A crypto-kerfuffle unfolded last week on Twitter, when a respected journalist blasted prominent blockchain investor and commentator Meltem Demirors with claims of unethical behavior. Beyond their implications for Demirors herself, the claims raise important unresolved questions about conflict-of-interest and disclosure practices in digital assets—and more broadly, about who should be driving the conversation around blockchain tech.

Demirors is a former financial consultant to businesses like Exxon, who in 2015 joined Barry Silbert to launch the Digital Currency Group, a crypto-investment and services company. Demirors has also been a notable critic of what she calls “shitcoins”—that is, scammy crypto-tokens sold to fund highly speculative and underperforming projects. She’s behind the satirical “Potato Fund,” a group of crypto-tokens chosen for their logo design, and has offered detailed explanations of how big investors get an unethical edge over retail buyers in crypto.

But Larry Cermak, a former Diar analyst who now writes for The Block, believes the lady doth protest too much. Cermak pointed out that despite her yen for bashing shitcoins, Demirors personally holds or has held many of them, and is frequently hired as an adviser for crypto projects. In response to a recent speech in which Demirors was critical of investors who leave “pensioners in Korea . . . holding the bag,” Cermak argued that “it’s not OK at all to be against investors all of a sudden, after she already made a fortune on them.”

Cermak’s strong implication is that Demirors has directly profited from the very “shitcoin waterfall” she so often critiques.
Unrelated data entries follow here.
## config.mk

```make
export PLATFORM = sky130hd
export DESIGN_NAME = if_fetch_queue
export DESIGN_NICKNAME = d
export VERILOG_FILES = /design/src/rtl/if_fetch_queue_pkg.sv /design/src/rtl/if_fetch_queue_fifo.sv /design/src/rtl/if_fetch_queue.sv
export SDC_FILE = /design/constraint.sdc
export NUM_CORES = 1
export LEC_CHECK = 0
export CORE_MARGIN = 4
export CORE_UTILIZATION = 44
export DETAILED_ROUTE_END_ITERATION = 8
export PLACE_DENSITY = 0.67
export SLEW_MARGIN = 25
export SYNTH_ARGS = -nofsm -noshare
export SYNTH_HDL_FRONTEND = slang
export SYNTH_SLANG_ARGS = --single-unit
```

## constraint.sdc

```tcl
create_clock -name clk -period 3.5 [get_ports clk]
set_input_delay 0.525 -clock clk [delete_from_list [all_inputs] [get_ports clk]]
set_output_delay 0.525 -clock clk [all_outputs]
set_load 0.01 [all_outputs]
```

## src/rtl/if_fetch_queue_pkg.sv

```systemverilog
// Shared definitions for the fetch queue: entry layout, exception bit
// index, reset PC default and drop-counter width.
package if_fetch_queue_pkg;

  localparam logic [31:0] RESET_PC_DEFAULT = 32'hBFC00000;

  localparam int FQ_PC_W   = 32;
  localparam int FQ_INST_W = 32;
  localparam int FQ_EXC_W  = 1;

  // Exception vector bit carrying an instruction-fetch address error.
  localparam int EXC_ADEL  = 0;

  // Responses still owed by the icache for squashed requests. Redirects
  // can stack, so this is wider than the credit counter.
  localparam int DROP_W    = 8;

  typedef struct packed {
    logic [FQ_PC_W-1:0]   pc;
    logic [FQ_INST_W-1:0] inst;
    logic [FQ_EXC_W-1:0]  exc;
  } fq_entry_t;

  localparam int FQ_ENTRY_W = $bits(fq_entry_t);

  function automatic fq_entry_t make_entry(input logic [FQ_PC_W-1:0] pc,
                                           input logic [FQ_INST_W-1:0] inst,
                                           input logic adel);
    fq_entry_t e;
    e.pc            = pc;
    e.inst          = inst;
    e.exc           = '0;
    e.exc[EXC_ADEL] = adel;
    return e;
  endfunction

endpackage

```

## src/rtl/if_fetch_queue_fifo.sv

```systemverilog
// Synchronous FIFO with clear, used for the request-PC FIFO and the
// instruction queue. DEPTH must be a power of two (>= 2). A push is taken
// at full when a pop happens in the same cycle; clear wins over both.
module if_fetch_queue_fifo #(
  parameter int WIDTH = 32,
  parameter int DEPTH = 4
) (
  input  logic                   clk,
  input  logic                   rst_n,
  input  logic                   clr_i,
  input  logic                   push_i,
  input  logic [WIDTH-1:0]       wdata_i,
  input  logic                   pop_i,
  output logic [WIDTH-1:0]       rdata_o,
  output logic                   full_o,
  output logic                   empty_o,
  output logic [$clog2(DEPTH):0] count_o
);

  localparam int PTR_W = $clog2(DEPTH);
  localparam int CNT_W = PTR_W + 1;

  logic [WIDTH-1:0] mem_q [DEPTH];
  logic [PTR_W-1:0] wr_ptr_q, wr_ptr_d;
  logic [PTR_W-1:0] rd_ptr_q, rd_ptr_d;
  logic [CNT_W-1:0] count_q, count_d;
  logic             push_eff, pop_eff;

  // Status flags, effective push/pop and next pointer/count values.
  always_comb begin
    full_o   = (count_q == CNT_W'(DEPTH));
    empty_o  = (count_q == '0);
    pop_eff  = pop_i & ~empty_o;
    push_eff = push_i & (~full_o | pop_eff);
    wr_ptr_d = wr_ptr_q;
    rd_ptr_d = rd_ptr_q;
    count_d  = count_q;
    if (clr_i) begin
      wr_ptr_d = '0;
      rd_ptr_d = '0;
      count_d  = '0;
    end else begin
      if (push_eff) wr_ptr_d = wr_ptr_q + PTR_W'(1);
      if (pop_eff)  rd_ptr_d = rd_ptr_q + PTR_W'(1);
      count_d = count_q + CNT_W'(push_eff) - CNT_W'(pop_eff);
    end
  end

  assign rdata_o = mem_q[rd_ptr_q];
  assign count_o = count_q;

  // Pointer and occupancy registers.
  always_ff @(posedge clk or negedge rst_n) begin
    if (!rst_n) begin
      wr_ptr_q <= '0;
      rd_ptr_q <= '0;
      count_q  <= '0;
    end else begin
      wr_ptr_q <= wr_ptr_d;
      rd_ptr_q <= rd_ptr_d;
      count_q  <= count_d;
    end
  end

  // Storage array; contents need no reset since occupancy gates reads.
  always_ff @(posedge clk) begin
    if (push_eff && !clr_i) mem_q[wr_ptr_q] <= wdata_i;
  end

endmodule

```

## src/rtl/if_fetch_queue.sv

```systemverilog
// IF stage: owns the fetch PC, issues pipelined icache requests under a
// credit limit of FQ_DEPTH, queues returned instructions for ID and
// squashes queued/in-flight fetches on redirect (flush beats branch).
// Build option IFQ_BYPASS_EN: a response arriving at an empty queue is
// presented to ID combinationally in the same cycle.
//
// Handshakes: a transfer occurs on a rising edge where valid and ready are
// both high. valid never depends on ready. req_valid_o may drop without a
// transfer when a redirect arrives; id_* is cleared by a redirect.
module if_fetch_queue
  import if_fetch_queue_pkg::*;
#(
  parameter logic [31:0] RESET_PC = RESET_PC_DEFAULT,
  parameter int          FQ_DEPTH = 4
) (
  input  logic        clk,
  input  logic        rst_n,
  input  logic        flush_i,
  input  logic [31:0] flush_pc_i,
  input  logic        br_en_i,
  input  logic [31:0] br_pc_i,
  output logic        req_valid_o,
  output logic [31:0] req_addr_o,
  input  logic        req_ready_i,
  input  logic        rsp_valid_i,
  input  logic [31:0] rsp_inst_i,
  output logic        id_valid_o,
  input  logic        id_ready_i,
  output logic [31:0] id_pc_o,
  output logic [31:0] id_inst_o,
  output logic        id_adel_o
);

  localparam int CNT_W = $clog2(FQ_DEPTH) + 1;

  logic [31:0]           pc_q, pc_d;
  logic                  halt_q, halt_d;
  logic                  fetch_en_q, fetch_en_d;
  logic [CNT_W-1:0]      outst_q, outst_d;
  logic [DROP_W-1:0]     drop_q, drop_d;

  logic                  redirect;
  logic [31:0]           redirect_pc;
  logic [CNT_W:0]        inflight;
  logic                  req_fire, rsp_drop, rsp_take, rsp_cnt;
  logic                  adel_push, byp_active, byp_consumed;
  logic                  q_push, q_pop, q_full, q_empty;
  logic [CNT_W-1:0]      q_count;
  logic [FQ_ENTRY_W-1:0] q_wdata, q_rdata;
  fq_entry_t             q_head;
  logic [31:0]           pcf_head;
  logic                  pcf_full, pcf_empty;
  logic [CNT_W-1:0]      pcf_count;

  // Fetch control: credits, request issue, response routing, AdEL insertion.
  always_comb begin
    redirect    = flush_i | br_en_i;
    redirect_pc = flush_i ? flush_pc_i : br_pc_i;
    inflight    = {1'b0, q_count} + {1'b0, outst_q};
    req_valid_o = fetch_en_q & ~halt_q & ~redirect &
                  (inflight < (CNT_W+1)'(FQ_DEPTH)) & (pc_q[1:0] == 2'b00);
    req_addr_o  = pc_q;
    req_fire    = req_valid_o & req_ready_i;
    rsp_drop    = rsp_valid_i & (drop_q != '0);
    rsp_take    = rsp_valid_i & (drop_q == '0) & ~pcf_empty & ~redirect;
    // A response retires either one owed drop or one outstanding request.
    rsp_cnt     = rsp_valid_i & ((drop_q != '0) | ~pcf_empty);
    q_pop       = ~q_empty & id_ready_i & ~redirect;
    adel_push   = fetch_en_q & ~halt_q & ~redirect & (pc_q[1:0] != 2'b00) &
                  (outst_q == '0) & (drop_q == '0) & (~q_full | q_pop);
`ifdef IFQ_BYPASS_EN
    byp_active  = q_empty & rsp_take;
`else
    byp_active  = 1'b0;
`endif
    byp_consumed = byp_active & id_ready_i;
    q_push       = (rsp_take & ~byp_consumed) | adel_push;
    q_wdata      = adel_push ? make_entry(pc_q, 32'h0, 1'b1)
                             : make_entry(pcf_head, rsp_inst_i, 1'b0);
  end

  // ID-side view: queue head, or the live response when bypassing.
  always_comb begin
    q_head     = fq_entry_t'(q_rdata);
    id_valid_o = ~q_empty;
    id_pc_o    = q_head.pc;
    id_inst_o  = q_head.inst;
    id_adel_o  = q_head.exc[EXC_ADEL];
    if (byp_active) begin
      id_valid_o = 1'b1;
      id_pc_o    = pcf_head;
      id_inst_o  = rsp_inst_i;
      id_adel_o  = 1'b0;
    end
  end

  // Next-state for PC, halt, outstanding-request and drop counters.
  always_comb begin
    fetch_en_d = 1'b1;
    pc_d       = pc_q;
    halt_d     = halt_q;
    outst_d    = outst_q;
    drop_d     = drop_q;
    if (redirect) begin
      pc_d    = redirect_pc;
      halt_d  = 1'b0;
      outst_d = '0;
      drop_d  = drop_q + DROP_W'(outst_q) - DROP_W'(rsp_cnt);
    end else begin
      if (req_fire)  pc_d   = pc_q + 32'd4;
      if (adel_push) halt_d = 1'b1;
      outst_d = outst_q + CNT_W'(req_fire) - CNT_W'(rsp_take);
      drop_d  = drop_q - DROP_W'(rsp_drop);
    end
  end

  // Fetch state registers.
  always_ff @(posedge clk or negedge rst_n) begin
    if (!rst_n) begin
      pc_q       <= RESET_PC;
      halt_q     <= 1'b0;
      fetch_en_q <= 1'b0;
      outst_q    <= '0;
      drop_q     <= '0;
    end else begin
      pc_q       <= pc_d;
      halt_q     <= halt_d;
      fetch_en_q <= fetch_en_d;
      outst_q    <= outst_d;
      drop_q     <= drop_d;
    end
  end

  // PCs of outstanding requests, paired with responses in order.
  if_fetch_queue_fifo #(.WIDTH(32), .DEPTH(FQ_DEPTH)) u_pc_fifo (
    .clk     (clk),
    .rst_n   (rst_n),
    .clr_i   (redirect),
    .push_i  (req_fire),
    .wdata_i (pc_q),
    .pop_i   (rsp_take),
    .rdata_o (pcf_head),
    .full_o  (pcf_full),
    .empty_o (pcf_empty),
    .count_o (pcf_count)
  );

  // Instruction queue feeding ID.
  if_fetch_queue_fifo #(.WIDTH(FQ_ENTRY_W), .DEPTH(FQ_DEPTH)) u_inst_q (
    .clk     (clk),
    .rst_n   (rst_n),
    .clr_i   (redirect),
    .push_i  (q_push),
    .wdata_i (q_wdata),
    .pop_i   (q_pop),
    .rdata_o (q_rdata),
    .full_o  (q_full),
    .empty_o (q_empty),
    .count_o (q_count)
  );

`ifndef SYNTHESIS
  // Protocol and bookkeeping checks for simulation.
  always @(posedge clk) begin
    if (rst_n) begin
      assert (!(rsp_valid_i && outst_q == '0 && drop_q == '0));
      assert (pcf_count == outst_q);
      assert (!(req_fire && pcf_full));
    end
  end
`endif

endmodule

```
More broadly, Cermak doesn’t think Demirors should get “a free pass for being blatantly hypocritical”—that is, making her public image more skeptical and contrarian now that the crypto bubble has popped.

But there is a subtle, hidden tension within this critique. Demirors is, after all, a self-described investor— her job is to make money for herself, and for people she works with. As both an insider and an early investor, she has certainly been in a position to sell her assets off to latecomers. If she held assets that were gaining value at a completely unsustainable rate, as many clearly were during the winter 2017 runup, she would have been irresponsible not to sell them and realize gains. The greater scandal, arguably, might be if Demirors has actually held on to all of her shitcoins.
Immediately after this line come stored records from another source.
==> config.mk <==
export PLATFORM = sky130hd
export DESIGN_NAME = onets_rst_seq_flat
export DESIGN_NICKNAME = d
export VERILOG_FILES = /design/src/rtl/onets_rst_seq_if.sv /design/src/rtl/onets_rst_seq.sv /design/src/flat_wrapper.sv
export SDC_FILE = /design/constraint.sdc
export NUM_CORES = 1
export LEC_CHECK = 0
export CAP_MARGIN = 20
export CORE_ASPECT_RATIO = 0.6
export CORE_MARGIN = 2
export CORE_UTILIZATION = 45
export DETAILED_ROUTE_END_ITERATION = 10
export PLACE_DENSITY = 0.74
export RECOVER_POWER = 100
export SYNTH_ARGS = -nofsm -noshare
export SYNTH_HDL_FRONTEND = slang
export SYNTH_SLANG_ARGS = --single-unit
export TNS_END_PERCENT = 20
==> constraint.sdc <==
create_clock -name clk -period 3.1 [get_ports clk]
set_input_delay 0.62 -clock clk [delete_from_list [all_inputs] [get_ports clk]]
set_output_delay 0.62 -clock clk [all_outputs]
set_load 0.01 [all_outputs]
A similar defense applies to her pivot toward skepticism. Her current official job title is chief strategy officer at CoinShares, a company that aims to “help crypto firms manage assets and risk.” That includes treasury management services, presumably for many of the projects that issued big ICOs, then parlayed their Ethereum holdings into cold, hard cash (yes, I mean dollars, fight me) right before the bottom fell out. Demirors’ recent shitcoin skepticism probably sounds like a welcome refrain to prospective CoinShares clients who’d like to play it safe with their capital in a bear market.

If these aren’t sounding like very compelling defenses, it’s because they’re not, if what you expect from Meltem Demirors are insights that purely serve the public interest or abstract crypto-ideals. Because her actual commitment, explicitly and openly, is to make money for herself and her customers.

There’s nothing wrong with that—but all statements made by her, or any other professional investor, should be interpreted in that skeptical light. As David Golumbia pointed out recently, this understanding has threatened to fade into the background for crypto insiders. Many have adopted the mantra of “skin in the game” from Nassim Nicholas Taleb—the proposition that onlookers should only listen to people with serious financial investments in an asset or sector.

That’s a reductive reading of Taleb’s sprawling thought, and it has a glaring flaw—those with skin in the game are directly and clearly motivated to predict a specific outcome, regardless of facts. At the most general level, crypto-investors have money riding on the prediction that blockchain technology will eventually be profitable. Representatives for companies like Coinbase will tend to promote the same premise because it will generate more investment commissions.

If you’re looking for a truly neutral assessment of blockchain technology’s potential, spokespeople for the investment sector, by definition, can’t provide it. If you’re curious about blockchain’s long-term social implications or potential downside risks, it would be impossible to take anything you heard from these players entirely seriously, because their financial interest would conflict with any negative conclusions, and constantly, subtly draw them toward positive ones. As the historian Howard Zinn famously put it, you can’t be neutral on a moving train—least of all if you own stock in the railroad.

Of course, that doesn’t mean figures like Demirors don’t have a place in the conversation. If you look at Wall Street, investors are constantly tapped to provide commentary and insight, mostly on short-term asset-price moves and operational details (while, yes, providing very forthright disclosures about their own holdings). But you don’t get to be both a sage commentator and a profiteer. Truly independent thinkers, including fact-driven journalists, insightful writers, and rigorous academics, have played an important role in the long-term, equitable growth of every sector of the American economy. A robust, healthy conversation about blockchain won’t be any different.